Reserving a gig of memory would not be something that fits within our or our users needs at all.
|
Unless I am missing something ... If instead you want the order after potential parser reshuffling and with implied nodes added, then walking the DOM with a depth first recursion should do that. Either way gumbo keeps more than enough state information in the DOM to create those links anytime after parsing without having to carry along a counter in the parser state.
|
I gotta side with @kevinhendricks here. Unfortunately we don't have much weight on the direction of the project, but it seems like many of the features being added or proposed to Gumbo just make common use cases (or supposedly common -- it seems like @kevinhendricks and us at GitHub are working on completely different projects, and yet we need the exact same features) either significantly more complex or significantly more expensive, with very dubious benefits. The The memory model is still in a bad spot, and switching to an arena seems like the sloppy approach to fixing the memory issues, instead of actually refactoring the existing code to be less wasteful when allocating. Again, it also makes any kind of DOM modifications more complex because of the need to insert external objects in the arena. I'm afraid I'm running out of open-source time, so I'm going to freeze our fork of Gumbo at v1.0.0, with my memory handling patches, and with the prev/next pointers removed to simplify all the external APIs, and carry on with that. I'd really love to be able to contribute more stuff upstream, but all my changes from now on will be based on the new memory model, and hence not trivially portable. You can follow the tree here: https://github.com/vmg/gumbo-parser/tree/v1.0.0 and of course you're free to cherry pick anything you want. |
@vmg sorry to hear that. I really would love to see your improvements that build off of the memory changes. If you do not mind, Sigil (the project I volunteer for) will use your repo as our starting point as our views on what is needed now and in the short term future seem to coincide: correctness first, fast parsing and small memory footprint second, and the ability to modify the gumbo tree before serializing (third). Please let me know if anyone is at all interested in a small simplistic set of easy-to-bolt-on changes that allow for limited xhtml parsing - in this case adding the ability to recognize self-closed non-void tags as being valid and injecting the proper end tag token to keep gumbo happy. These changes are easy to add after the fact and can be enabled and disabled with an an additional options flag. With these changes in place things like -
no longer freak out the parser. Speaking on behalf of Sigil and myself, thank you for your contributions. |
This may be a bit late, since it seems like you've both decided to work off of Vicente's branch, but I ran some numbers on allocator behavior, performance, and data shape on a segment of the CommonCrawl corpus. The code and cursory results are over in a new GitHub repository for Gumbo stats, and I've opened some pull requests for the fixes themselves: Summary:
And median speed/memory benchmarks for major releases & branches of Gumbo:
I'd encourage folks to run the benchmarks for themselves. They aren't particularly robust or portable, but they are simple and it shouldn't be too much work to get them working on multiple systems. There was a pretty wide variance in parse times and memory usage just working with different Common Crawl segments, but the ratios stayed pretty constant at 60us/1K doc length and 10K memory/1K doc length (5K without the arena). There are a number of low-hanging optimizations that I've already submitted pull requests for, and I'm leaning toward removing the custom allocators and making the default an arena for 1.0.0. This will have to go up for public comment, though, and I'm a little worried about its effect on embedded systems. Also, responses to various other messages posted here while I was writing code:
It's not a gig - more like 720K in the average case, 2.4M at the 95th percentile, and about 100M for the HTML5 spec itself, which is the largest single HTML doc I've come across (8M).

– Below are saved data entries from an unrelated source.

From an optimization exercise on the open Yosys and OpenROAD flow, aimed at a short achievable clock period and few clock cycles; shortcuts taken in it are not production practice.
Function was checked by simulation only, so behaviour that the tests miss may differ from the original.
Power figures rest on the tool's default switching activity, not on a simulated workload.

==> module rdu, before the edit <==
module rdu(s1, s2, sd, w1, w2, wd, w_val, r1, r2, r3, r4, r5, r6, r7, imm, v1, v2, vd, addr);
    input [7:0]  s1, s2, sd;
    input        w1, w2, wd;
    input [15:0] w_val, r1, r2, r3, r4, r5, r6, r7, imm;
    output [15:0] v1, v2, vd;
    output [11:0] addr;
    function [15:0] rfsel(input [7:0] s, input [15:0] x1, input [15:0] x2, input [15:0] x3,
                          input [15:0] x4, input [15:0] x5, input [15:0] x6, input [15:0] x7);
        rfsel = ({16{s[1]}} & x1) | ({16{s[2]}} & x2) | ({16{s[3]}} & x3) |
                ({16{s[4]}} & x4) | ({16{s[5]}} & x5) | ({16{s[6]}} & x6) |
                ({16{s[7]}} & x7);
    endfunction
    assign v1 = w1 ? w_val : rfsel(s1, r1, r2, r3, r4, r5, r6, r7);
    assign v2 = w2 ? w_val : rfsel(s2, r1, r2, r3, r4, r5, r6, r7);
    assign vd = wd ? w_val : rfsel(sd, r1, r2, r3, r4, r5, r6, r7);
    wire [11:0] a_rf, a_w;
    wire [15:0] rf1 = rfsel(s1, r1, r2, r3, r4, r5, r6, r7);
    ks12 add_rf (.a(rf1[11:0]), .b(imm[11:0]), .s(a_rf));
    ks12 add_w  (.a(w_val[11:0]), .b(imm[11:0]), .s(a_w));
    assign addr = w1 ? a_w[11:0] : a_rf[11:0];
endmodule
clock: 8.0 ns
lec_check: 0
cap_margin: 20
core_margin: 2
core_utilization: 50
place_density: 0.7
setup_slack_margin: 5
slew_margin: 20
synth_hierarchical: 1
standard.sh (not shown) runs the stock make flow with config.mk's settings and CLKGATE_MAP_FILE= SYNTH_SCRIPT=/design/flow/synth_recipe.tcl, a recipe that flattens the netlist after the stock synthesis.
==> flow/flow/run.sh <==
#!/bin/bash
# The standard layout (standard.sh), with these changes to how it is made:
#  - ORFS's full/half-adder extraction is off, so ABC maps the adders itself;
#  - ABC does not use a few weak cells (flow/my_synth.tcl);
set -o pipefail
export FLOW_SYNTH_TCL=$PWD/synth_recipe.tcl
bash standard.sh ADDER_MAP_FILE= SETUP_SLACK_MARGIN=6 SYNTH_SCRIPT=$PWD/flow/my_synth.tcl finish > standard.log 2>&1
==> flow/flow/my_synth.tcl <==
# The standard flow's synthesis script (synth_recipe.tcl), with ABC told not to use some
# slow or weak cells: a222oi_1 (made in one size only), the _0 drive-strength
# cells, mux4, or4, a221o and a211o. Flip-flops are mapped before ABC runs, so
# the registers are the same.
proc abc {args} {
  foreach c {sky130_fd_sc_hd__a222oi_1 sky130_fd_sc_hd__*_0 sky130_fd_sc_hd__mux4*
             sky130_fd_sc_hd__or4* sky130_fd_sc_hd__a221o* sky130_fd_sc_hd__a211o_*} {
    lappend args -dont_use $c
  }
  yosys abc {*}$args
}
source $::env(FLOW_SYNTH_TCL)
The baseline passed the timing, design-rule and antenna checks.
Testbench counts at the start, summed over its fixed seeds: cycles 32,740.
Next try:
--- a/flow/design.v
+++ b/flow/design.v
@@ -268,15 +268,26 @@
                 ({16{s[7]}} & x7);
     endfunction
     assign v1 = w1 ? w_val : rfsel(s1, r1, r2, r3, r4, r5, r6, r7);
     assign v2 = w2 ? w_val : rfsel(s2, r1, r2, r3, r4, r5, r6, r7);
     assign vd = wd ? w_val : rfsel(sd, r1, r2, r3, r4, r5, r6, r7);
+    agu agu (.s1(s1), .w1(w1), .w_val(w_val[11:0]), .r1(r1[11:0]), .r2(r2[11:0]),
+             .r3(r3[11:0]), .r4(r4[11:0]), .r5(r5[11:0]), .r6(r6[11:0]), .r7(r7[11:0]),
+             .imm(imm[11:0]), .addr(addr));
+endmodule
+module agu(s1, w1, w_val, r1, r2, r3, r4, r5, r6, r7, imm, addr);
+    input [7:0]  s1;
+    input        w1;
+    input [11:0] w_val, r1, r2, r3, r4, r5, r6, r7, imm;
+    output [11:0] addr;
+    wire [11:0] rf1 = ({12{s1[1]}} & r1) | ({12{s1[2]}} & r2) | ({12{s1[3]}} & r3) |
+                      ({12{s1[4]}} & r4) | ({12{s1[5]}} & r5) | ({12{s1[6]}} & r6) |
+                      ({12{s1[7]}} & r7);
     wire [11:0] a_rf, a_w;
-    wire [15:0] rf1 = rfsel(s1, r1, r2, r3, r4, r5, r6, r7);
-    ks12 add_rf (.a(rf1[11:0]), .b(imm[11:0]), .s(a_rf));
-    ks12 add_w  (.a(w_val[11:0]), .b(imm[11:0]), .s(a_w));
-    assign addr = w1 ? a_w[11:0] : a_rf[11:0];
+    ks12 add_rf (.a(rf1), .b(imm), .s(a_rf));
+    ks12 add_w  (.a(w_val), .b(imm), .s(a_w));
+    assign addr = w1 ? a_w : a_rf;
 endmodule
 module ks12(a, b, s);
     input [11:0] a, b;
     output [11:0] s;
     reg [11:0] g, p, g1, p1, g2, p2, g3, p3, g4;
Outcome: Power goes up by 1.2%. Sequential power goes up by about 2%. Synthesized area goes up by 2.6%. Worst setup slack is worse by 0.011 ns. Maximum frequency goes down by 0.41%. First-iteration DRC count goes down by 4.6%. Routed wire length goes up by 1.0%. Register-to-register slack is worse by 0.02 ns. Critical path depth stays the same. Non-clock buffer count goes down by 64.
Testbench counts after the change, summed over its fixed seeds: cycles 32,740.

[what the ideal ports hide]
Ports are ideal in the flow. The routed layouts listed here were re-timed in OpenROAD. Step 1, drivers: a clkbuf_16 drives clock and a buf_2 each remaining input, both assumed. Step 2, shift: input delay + t, output delay - t, t = (earliest + latest rising clock arrival at the registers) / 2. This alone moves slack from input paths to output paths. a / b / c = no drivers / after step 1 / after step 2; a / b = the first two.
run	t (ns)	setup slack, ns	clock arrival spread, ns	worst slew at a driven data input, ns	pins driven straight from the clock port
the first run	0.604	5.365 / 5.302 / 4.810	0.023 / 0.022	0.06	1
the second run	0.598	5.354 / 5.298 / 4.924	0.024 / 0.024	0.06	1
After both steps setup and hold are still met in every run listed. For the first run, which loses most, drivers alone change the setup slack by -0.063 ns; drivers and shift together by -0.555 ns.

Hmm, actually this is true. I'm inclined to take them out and add this to the BeautifulSoup adaptor itself rather than pollute the C source, before releasing 0.10.0.
Why not use libxml or some other XML parser? The point of XHTML is that it's a reformulation of HTML that's legal XML, and so you can use an XML parser on it.
I guess I've done a poor job explaining why Gumbo is not intended to have a mutable parse tree: The point of Gumbo is to serve as a base for other libraries and tools, so that they do not have to implement the HTML5 parsing algorithm themselves. Its API is intentionally minimal, because that limits the amount that such a toolsmith needs to learn to get started. As soon as you start adding mutability to the library, you have to make a number of design decisions that are specific to the particular use-case that it's being used for. We've seen this in this thread already, with the tension between next/prev and your patches. You either lose the ability to use a custom allocator, or you need to pass the allocator & memory block into each mutation function, or you lose thread-safety, or you require that allocators that might otherwise run locklessly on local data need to use a shared global memory block and locks. You may find yourself wishing you had other information on the nodes, eg. a dirty bit for refactoring tools, or a RenderLayer for a browser, or a pointer to an editor buffer for a WYSIWYG editor, or a series of event handlers for a desktop app. I do not want to be the arbiter of which person's particular DOM variations go into Gumbo - I don't have time for that, nor do I really like making decisions that are guaranteed to please one person and piss off everybody else. So instead, I'm going to say no to all of them and piss everybody off. Instead, I recommend that people wrap the library with the DOM implementation that works for them. I recognize that not everyone will know what I mean by this or want to bother with this, so I created gumbo-libxml yesterday, which parses with Gumbo and gives you back a libxml2 document. This has several advantages over trying to manipulate Gumbo's DOM:
Users are, of course, free to use their own wrappers as necessary - it doesn't have to be libxml, but I figure that writing that one serves as a good example.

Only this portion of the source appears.